The unspoken aim of this “humanism” is to reduce masculinity to an ailment that must be cured via collective psycho-cultural emasculation. This involves nipping it in the bud before boys discover the advantages of their testosterone, and by altering their reality. This means changing the cultural grammar required to articulate their existential predicaments — thus transforming them into passive acolytes of the new, effeminised vision of humankind; a place where the primal brutishness of males has been subdued and everyone is judged on their merit, on a level playing field.

The truth is that nothing in the entire history of the world has ever been fought on a level playing field due to our inherent differences. Of course, there will always be those who are offended by such premises. Their offence, however, ­cannot erase the manner in which nature selects to distribute its gifts, and the fact it does so without caring about who may be ­offended.

What we have is a movement intent on resetting the natural laws/odds in the name of a utopian level playing field, where the unfair advantages of testosterone have been eliminated. To achieve this bizarre societal equilibrium half the players must be “castrated” so that there is no unfairness coming from those who have been endowed with much higher levels of androgen. One would never expect a rugby coach to select his players on the basis of human emotions rather than physical ­capacity. Yet men, today, are expected to reject their masculinity to avoid offending those who are always offended.

And since one cannot contend or reason with nature, then it must be circumvented by creating political, linguistic and psychological categories that rationalise its randomness and “unfairness” — which explain differences between male and female as misconceptions rather than a fact of nature. They claim there is no such thing as difference; each person is what he or she wants to be. For those men insulted, there is a solution — get used to it.

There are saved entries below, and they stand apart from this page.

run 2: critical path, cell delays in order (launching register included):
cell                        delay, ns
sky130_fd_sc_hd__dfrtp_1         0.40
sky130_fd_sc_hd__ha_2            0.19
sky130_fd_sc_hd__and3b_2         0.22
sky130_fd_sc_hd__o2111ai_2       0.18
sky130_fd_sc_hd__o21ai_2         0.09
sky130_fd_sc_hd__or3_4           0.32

Society must be refashioned so that it more equitably represents our modern needs and those whom toxic masculinity has marginalised and oppressed for so long.

Hence, we are all suddenly being ordered to accept that men and women are exactly the same when they are not. They are intrinsically different beings with different qualities, needs and perceptions of the world. Societies throughout history have been driven by the virility of masculinity and nurturing femininity.

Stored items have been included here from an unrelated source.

--- config.mk ---
export PLATFORM = sky130hd
export DESIGN_NAME = l2_request_arbiter
export DESIGN_NICKNAME = d
export VERILOG_FILES = /design/src/rtl/l2_request_arbiter.sv
export SDC_FILE = /design/constraint.sdc
export NUM_CORES = 1
export LEC_CHECK = 0
export CORE_MARGIN = 2
export CORE_UTILIZATION = 47
export CTS_CLUSTER_DIAMETER = 60
export DETAILED_ROUTE_END_ITERATION = 10
export PLACE_DENSITY = 0.85
export SYNTH_ARGS = -nofsm -noshare
export SYNTH_HDL_FRONTEND = slang
export SYNTH_SLANG_ARGS = --single-unit
--- constraint.sdc ---
create_clock -name clk -period 5.1 [get_ports clk]
set_input_delay 1.02 -clock clk [delete_from_list [all_inputs] [get_ports clk]]
set_output_delay 1.02 -clock clk [all_outputs]
set_load 0.02 [all_outputs]
--- src/rtl/l2_request_arbiter.sv ---
// Arbiter sequencing coherence transactions from two L1 controllers onto one L2/memory port.
// Write-backs win over misses; ties resolve round-robin; WAIT retires on abort, ack or timeout.
module l2_request_arbiter #(
  parameter int TIMEOUT = 16
) (
  input  logic       clk,
  input  logic       rstN,
  input  logic       reqC0,
  input  logic       reqC1,
  input  logic [1:0] opC0,
  input  logic [1:0] opC1,
  input  logic [7:0] addrC0,
  input  logic [7:0] addrC1,
  input  logic [7:0] wdataC0,
  input  logic [7:0] wdataC1,
  output logic       grantC0,
  output logic       grantC1,
  output logic       doneC0,
  output logic       doneC1,
  output logic [7:0] rdata,
  output logic       memReq,
  output logic       memWrite,
  output logic [7:0] memAddress,
  output logic [7:0] memWriteData,
  input  logic       memAck,
  input  logic [7:0] memReadData,
  input  logic       abortMem,
  input  logic [7:0] supplyData,
  output logic       timeoutErr,
  output logic       busy
);

  typedef enum logic [1:0] {IDLE, WAIT, RESP} state_t;

  localparam logic [1:0] OP_INV = 2'b10;
  localparam logic [1:0] OP_WB  = 2'b11;
  localparam logic [7:0] LAST_COUNT = 8'(TIMEOUT - 1);

  state_t     state;
  logic       lastGrant;
  logic       curId;
  logic [1:0] curOp;
  logic [7:0] count;

  logic       wbC0, wbC1, winner;
  logic [1:0] winOp;
  logic [7:0] winAddr, winWdata;
  logic       abortHit, timeoutHit, waitExit;

  always_comb begin
    wbC0 = reqC0 && (opC0 == OP_WB);
    wbC1 = reqC1 && (opC1 == OP_WB);
    // A lone write-back jumps the queue; otherwise the requester not served last wins a tie.
    if (wbC0 != wbC1)
      winner = wbC1;
    else if (reqC0 && reqC1)
      winner = ~lastGrant;
    else
      winner = reqC1;
    winOp    = winner ? opC1 : opC0;
    winAddr  = winner ? addrC1 : addrC0;
    winWdata = winner ? wdataC1 : wdataC0;
  end

  always_comb begin
    abortHit   = abortMem && (curOp != OP_WB);
    timeoutHit = (count == LAST_COUNT);
    waitExit   = abortHit || memAck || timeoutHit;
  end

  assign busy = (state != IDLE);

  always_ff @(posedge clk or negedge rstN) begin
    if (!rstN) begin
      state        <= IDLE;
      lastGrant    <= 1'b1;
      curId        <= 1'b0;
      curOp        <= 2'b00;
      count        <= 8'd0;
      rdata        <= 8'd0;
      grantC0      <= 1'b0;
      grantC1      <= 1'b0;
      doneC0       <= 1'b0;
      doneC1       <= 1'b0;
      timeoutErr   <= 1'b0;
      memReq       <= 1'b0;
      memWrite     <= 1'b0;
      memAddress   <= 8'd0;
      memWriteData <= 8'd0;
    end else begin
      grantC0    <= 1'b0;
      grantC1    <= 1'b0;
      doneC0     <= 1'b0;
      doneC1     <= 1'b0;
      timeoutErr <= 1'b0;
      case (state)
        IDLE: begin
          if (reqC0 || reqC1) begin
            curId     <= winner;
            curOp     <= winOp;
            lastGrant <= winner;
            grantC0   <= ~winner;
            grantC1   <= winner;
            count     <= 8'd0;
            if (winOp == OP_INV) begin
              // Invalidate needs no memory access: grant and done share one cycle.
              state  <= RESP;
              doneC0 <= ~winner;
              doneC1 <= winner;
            end else begin
              state        <= WAIT;
              memReq       <= 1'b1;
              memWrite     <= (winOp == OP_WB);
              memAddress   <= winAddr;
              memWriteData <= (winOp == OP_WB) ? winWdata : 8'd0;
            end
          end
        end
        WAIT: begin
          if (waitExit) begin
            state        <= RESP;
            doneC0       <= ~curId;
            doneC1       <= curId;
            memReq       <= 1'b0;
            memWrite     <= 1'b0;
            memAddress   <= 8'd0;
            memWriteData <= 8'd0;
            if (abortHit) begin
              rdata <= supplyData;
            end else if (memAck) begin
              if (curOp != OP_WB)
                rdata <= memReadData;
            end else begin
              rdata      <= 8'd0;
              timeoutErr <= 1'b1;
            end
          end else begin
            count <= count + 8'd1;
          end
        end
        RESP: begin
          state <= IDLE;
          count <= 8'd0;
        end
        default: state <= IDLE;
      endcase
    end
  end

endmodule

# Yosys cells after proc, flatten, opt, wreduce, memory -nomap -nowiden
# Cells that the tools add are included.
# totals
regBits	45
input_bits	58
output_inout_bits	32
wordCells	95
# op_classes
add_sub_neg	1
n_eq_ne	14
muxes	46
bitwise	3
n_reduce_logical	16
# ops
operator	n
8-bit two-way mux	13
8-bit one-hot mux with 2 select lines	2
8-bit one-hot mux with 3 select lines	1
1-bit two-way mux	21
2-bit == test (second input constant)	5
2-bit inequality test (second input constant)	5
8-bit by 1-bit adder with 8-bit output (second input constant)	1
8-bit by 4-bit == test with 1-bit output (second input constant)	1
2-bit two-way mux	4
1-bit one-hot mux with 2 select lines	4
3-bit AND reduction	2
1-bit logical AND	4
2-bit one-hot mux with 2 select lines	1
2-bit AND reduction	2
4-bit AND reduction	1
2-bit nonzero test	2
1-bit logical OR	3
3-bit by 1-bit inequality test with 1-bit output (second input constant)	1
1-bit NOT	3
3-bit nonzero test	1
2-bit by 1-bit == test with 1-bit output (second input constant)	1
2-bit logical NOT	1
1-bit inequality test	1

# Depth between registers and ports, before layout
# logic_depth
word_depth	10
depth_mapped	7
depth_no_buf	6

# Worst setup path after synthesis
# OpenSTA, ideal clock, no wires.
# synth_path
kind	input-to-reg
from	input port abortMem
to	register memAddress[0]
setup_ns	0.125
t_arrival_ns	2.412
required_time_ns	4.975
path_slack_ns	2.563
stages	6
n_path_buf	1
path_cell_list	a21boi_2 -> nor2_1 -> a311oi_4 -> o21ai_4 -> buf_6 -> mux2_4
# synth_between
elab_chain_len	5
# synth_rtl
element	line	text
from (decl)	27	input logic abortMem,
1-bit logical AND	66	abortHit = abortMem && (curOp != OP_WB);
1-bit logical OR (2 in series)	68	waitExit = abortHit || memAck || timeoutHit;
2-bit inequality test (no source line)	n/a	
4-bit AND reduction (no source line)	n/a	
to (signal assigned)	114	memAddress <= winAddr;
to (decl)	23	output logic [7:0] memAddress,
# No other way between the ends.
# A chain may end at the register's enable or synchronous reset.

# Worst setup path after layout
# layout_path
from	input port abortMem
to	register memWriteData[6]
# layout_between
elab_chain_len	5
# layout_rtl
element	line	text
1-bit logical AND	66	
1-bit logical OR (2 in series)	68	
2-bit inequality test (no source line)	n/a	
4-bit AND reduction (no source line)	n/a	
to (signal assigned)	115	memWriteData <= (winOp == OP_WB) ? winWdata : 8'd0;
to (decl)	24	output logic [7:0] memWriteData,
# No other way between the ends.

==> run summary <==
STATUS
-------------------------------------------------------------------------------------------------
Run status                                                                              completed

LOGIC SYNTHESIS
-------------------------------------------------------------------------------------------------
Yosys top cell by area                                                               sky130_fd_sc_hd__dfrtp_1
Syn avg cell area                                                                       10.4 um^2
Fraction of the yosys area taken by sequential cells                                        0.476
Synthesized netlist cell count                                                                227
Number of synthesis warnings                                                                    0
Yosys top cell area share                                                                   0.465
Number of synthesized flops with an enable pin                                                  0
Post-synthesis instance area                                                         0.00237 mm^2
Number of synthesized register bits                                                            45
Leading register cell type out of synthesis                                          sky130_fd_sc_hd__dfrtp_1
Async set-or-reset flop fraction in the synthesized netlist                                  1.00
Largest cells by area after synthesis                                                sky130_fd_sc_hd__dfrtp_1, sky130_fd_sc_hd__mux2_2, sky130_fd_sc_hd__mux2_4
Number of distinct library cell variants in the gate-level netlist after synthesis             39
Number of nets in the synthesized netlist                                                     286

SETUP PATH
-------------------------------------------------------------------------------------------------
Data required, critical path                                                              5.28 ns
Reg2reg path depth                                                                              5
Reg-to-reg critical path startpoint                                                  state[0]$_DFFE_PN0P_
Delay of the slowest cell on the worst path                                               0.53 ns
Worst Setup EP                                                                       memWriteData[6]$_DFFE_PN0P_
Reg-to-reg slack, setup                                                                   2.58 ns
Critical path endpoint category                                                              flop
Critical path buffer and inverter count                                                         1
Crit-path leading delay family                                                       compound AO/OA/AOI/OAI gates
Data arrival time of the worst path                                                       3.23 ns
R2R Path End                                                                         count[3]$_DFFE_PN0P_
Critical path peak fanout                                                                      18
Levels on crit path                                                                             6
Critical path startpoint category                                                       input pin
Worst-path cell chain                                                                clkdlybuf4s50_1 -> a21boi_2 -> nor2_1 -> a311oi_4 -> o21ai_4 -> mux2_4
Critical-path top delay cell                                                         sky130_fd_sc_hd__a21boi_2
Type of the worst setup path                                                            in -> reg
Worst setup startpoint                                                                   abortMem

WORST HOLD PATH
-------------------------------------------------------------------------------------------------
Class of the worst hold path                                                           reg -> reg

CLOCK NETWORK
-------------------------------------------------------------------------------------------------
CTS tree                                                                                    built
Total of cells resized after clock tree synthesis                                               0
H-tree depth                                                                                    2
CTS sink cnt                                                                                   45
Post-CTS Setup Repair Bufs                                                                      0
Clock Latency Late Sink                                                                   0.30 ns
CTS root buf                                                                         sky130_fd_sc_hd__clkbuf_8
CTS Buffer Depth                                                                                2
Post-cts hold buffer count                                                                      0
Clock-pin slew of the registers on the worst-case setup and hold paths                    0.08 ns
Number of clock buffers inserted by TritonCTS                                                   5

FLOORPLAN
-------------------------------------------------------------------------------------------------
Effective utilization at floorplan                                                          0.495
# rows                                                                                         25
Die extent in x                                                                           75.0 um
Ports placed on the boundary                                                                   90
Area of the core                                                                     0.00479 mm^2
Die Span Y                                                                                75.0 um
DIE AREA                                                                             0.00562 mm^2

TIMING
-------------------------------------------------------------------------------------------------
PnR worst setup slack                                                                     2.05 ns
Actual transition at the worst max-transition pin                                        0.968 ns
Time the worst path needs with I/O delays and setup                                       3.05 ns
Unrepaired setup endpoints after global routing                                                no
Final hold vios                                                                                 0
Achievable frequency                                                                      328 MHz
Period utilization                                                                          0.598
Number of max-slew violations in the final report                                               0
Relative slew slack                                                                         0.353
Final setup fails                                                                               0
Setup_tns                                                                                    0 ns
Clock Skew                                                                             0.00915 ns
Worst hold slack across all endpoints                                                    0.510 ns

GLOBAL ROUTING
-------------------------------------------------------------------------------------------------
Number of antenna violations at the first check in global routing                               0
Wire length of the first global-routing pass                                              8.57 mm
Largest net degree at the start of global routing                                              46
Tot GR Track Use                                                                            0.200
GRT overflow                                                                                    0
Number of global-route vias before repair                                                    1918

ROUTING
-------------------------------------------------------------------------------------------------
Via/cell ratio                                                                               5.21
Vias post-DR                                                                                 1996
Post-detailed-route DRC marker count                                                            0
Antenna Nets Post-Route                                                                         0
First-pass iteration count of the detailed router                                               4
Total wirelength of the detailed-routed design                                            5.47 mm
Detailed router's first-iteration violation count                                             118
Wirelength per Cell                                                                       14.3 um

CELLS AND AREA
-------------------------------------------------------------------------------------------------
Commonest cells after routing, fill and taps aside                                   sky130_fd_sc_hd__clkdlybuf4s50_1, sky130_fd_sc_hd__dfrtp_1, sky130_fd_sc_hd__nand2_1
Most common library cell in the layout ignoring fill and taps                        sky130_fd_sc_hd__clkdlybuf4s50_1
Cell area after layout                                                               0.00344 mm^2
Multi-input combinational cell area                                                  0.00119 mm^2
FILL cells                                                                                    370
Storage cell area                                                                    0.00113 mm^2
NumNets Final                                                                                 374
Post-synthesis to final-layout area growth                                                  45.3%
Share of final-layout standard cells stronger than drive strength 1                         0.142
Antenna Cells                                                                                   0

POWER AND IR DROP
-------------------------------------------------------------------------------------------------
Leakage dissipation                                                                       1.53 nW
Ratio of total power to cell area                                                     489 mW/mm^2
Max IR drop VDD                                                                          0.243 mV
Post-layout total power                                                                   1.68 mW

PLACE
-------------------------------------------------------------------------------------------------
RD Place Congestion                                                                         0.809
Half-perimeter wire length after placement                                                4.04 mm
Buffers on Ports                                                                               89
Placement-stage worst setup slack                                                         1.71 ns
Total cell area at the placement stage                                               0.00331 mm^2

JOB
-------------------------------------------------------------------------------------------------
Reported max-cap violation count                                                                0

## report_power, final
| part | total (mW) | switching [mW] | internal [mW] | leakage [nW] |
|---|---|---|---|---|
| clock | 0.312 | 0.117 | 0.195 | 0.0681 |
| combinational | 0.796 | 0.379 | 0.417 | 0.883 |
| sequential | 0.574 | 0.0906 | 0.484 | 0.582 |
| total | 1.68 | 0.587 | 1.10 | 1.53 |
## worst register-to-register path, delay by kind of cell, from the launching register on
kind             cells  cell delay, ns
XOR/XNOR             1            0.16
AND/OR/NAND/NOR      4            1.67
flip-flops           1            0.57
## registers in the layout, indices dropped and copies added (netlist names), 2 cells and up
signal        count
state             2
memWriteData      8
count             8
curOp             2
memAddress        8
rdata             8
## stage by stage
step / instances / util
after floorplan: 227 / -
after global placement: 375 / 0.691
after detailed placement: 375 / 0.691
after CTS: 383 / 0.719
after global routing: 383 / 0.719
final: 383 / 0.719
## cells in the mapped netlist, types with 3 or more instances
master / instances
sky130_fd_sc_hd__mux2i_1: 10
sky130_fd_sc_hd__o21ai_0: 23
sky130_fd_sc_hd__mux2_4: 10
sky130_fd_sc_hd__nand2_1: 35
sky130_fd_sc_hd__a21o_1: 3
sky130_fd_sc_hd__a21oi_1: 3
sky130_fd_sc_hd__dfrtp_1: 44
sky130_fd_sc_hd__mux2_2: 16
sky130_fd_sc_hd__clkbuf_1: 5
sky130_fd_sc_hd__nand2b_1: 3
sky130_fd_sc_hd__buf_2: 3
sky130_fd_sc_hd__nand3_1: 15
sky130_fd_sc_hd__xor2_1: 6
sky130_fd_sc_hd__nor2_1: 18
sky130_fd_sc_hd__and2_1: 3
## worst min-delay path by stage
stage,startpoint,end,cells after the start
6_report,rdata[2]$_DFFE_PN0P_,rdata[2]$_DFFE_PN0P_,1
5_1_grt,rdata[1]$_DFFE_PN0P_,rdata[1]$_DFFE_PN0P_,1
4_1_cts,rdata[2]$_DFFE_PN0P_,rdata[2]$_DFFE_PN0P_,1
3_5_place_dp,rdata[2]$_DFFE_PN0P_,rdata[2]$_DFFE_PN0P_,1
3_3_place_gp,rdata[0]$_DFFE_PN0P_,rdata[0]$_DFFE_PN0P_,1
2_1_floorplan,curId$_DFFE_PN0P_,doneC0$_DFF_PN0_,1
## metal layers
layer	vias up	GRT usage	share of wire
met5	-	0	0
met4	0	0.0476	0.0082
met3	7	0.0549	0.090
met2	84	0.363	0.48
met1	940	0.235	0.43
li1	965	-	-
## area by class of cell
cell class,count,share of cell area
Clock buffer,5,0.0200
Clock inverter,3,0.0189
Inverter,2,0.00218
Multi-Input combinational cell,171,0.347
Sequential cell,45,0.328
Tap cell,67,0.0244
Timing Repair Buffer,90,0.260
## cell families after synthesis
logic type               count (synthesis)  share of synthesized area
AO/OA/AOI/OAI                           37                      0.102
XOR/XNOR                                 6                     0.0222
adder cells (fa/ha/maj)                  1                    0.00528
buffers and inverters                   11                     0.0222
flip-flops                              45                      0.476
multiplexers                            36                      0.182
AND/OR/NAND/NOR                         91                      0.190
Power figures use the tool's default switching activity.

Women are innately more nurturing. They are also, generally, better with children, the elderly and the infirm. Most do not aspire to become generals, CEOs or heads of state. They are also not interested in the man-hating mantra of those who have recently infected society with a venomous contempt that far exceeds the misogyny and chauvinism they have supposedly sought to combat. Yet their misandry somehow seems acceptable because of its “humanism”, which purports to dignify the vulnerable while reducing the domineering male to a state of helplessness, a pathetic groveller finally getting a taste of his own medicine.

Medicine is indeed needed for a being relegated to the margins of modern society, forced into roles that are not congruent with his essential nature. The diminution of masculinity and the skyrocketing suicide rates among men are directly related. That is not to say that men should remain on the couch and women in the kitchen. There is, however, an elephant in the room that everyone is ignoring: the blatant emasculation of 21st-century men.

Control language and you control everything. It is only a matter of time before punitive legislation — aimed at facilitating the wholesale emasculation of our societies through the mandatory application of specific vocabulary and concepts — is introduced. Our social justice warriors may be celebrating their nomenclatorial victories, but they are relinquishing more than they know. The barbarism once inflicted on the castrati and on eunuchs continues in the name of an effeminised vision of humanity. It’s no surprise that male testosterone levels are diving at an unprecedented rate — everything is against them. Most of what maleness once found expression in is slowly vanishing. The one-time hunter has lost his hunting ground, the warrior his battleground, the lover his virility, the husband his purpose.

Dimitri Gonis is a Melbourne-based writer.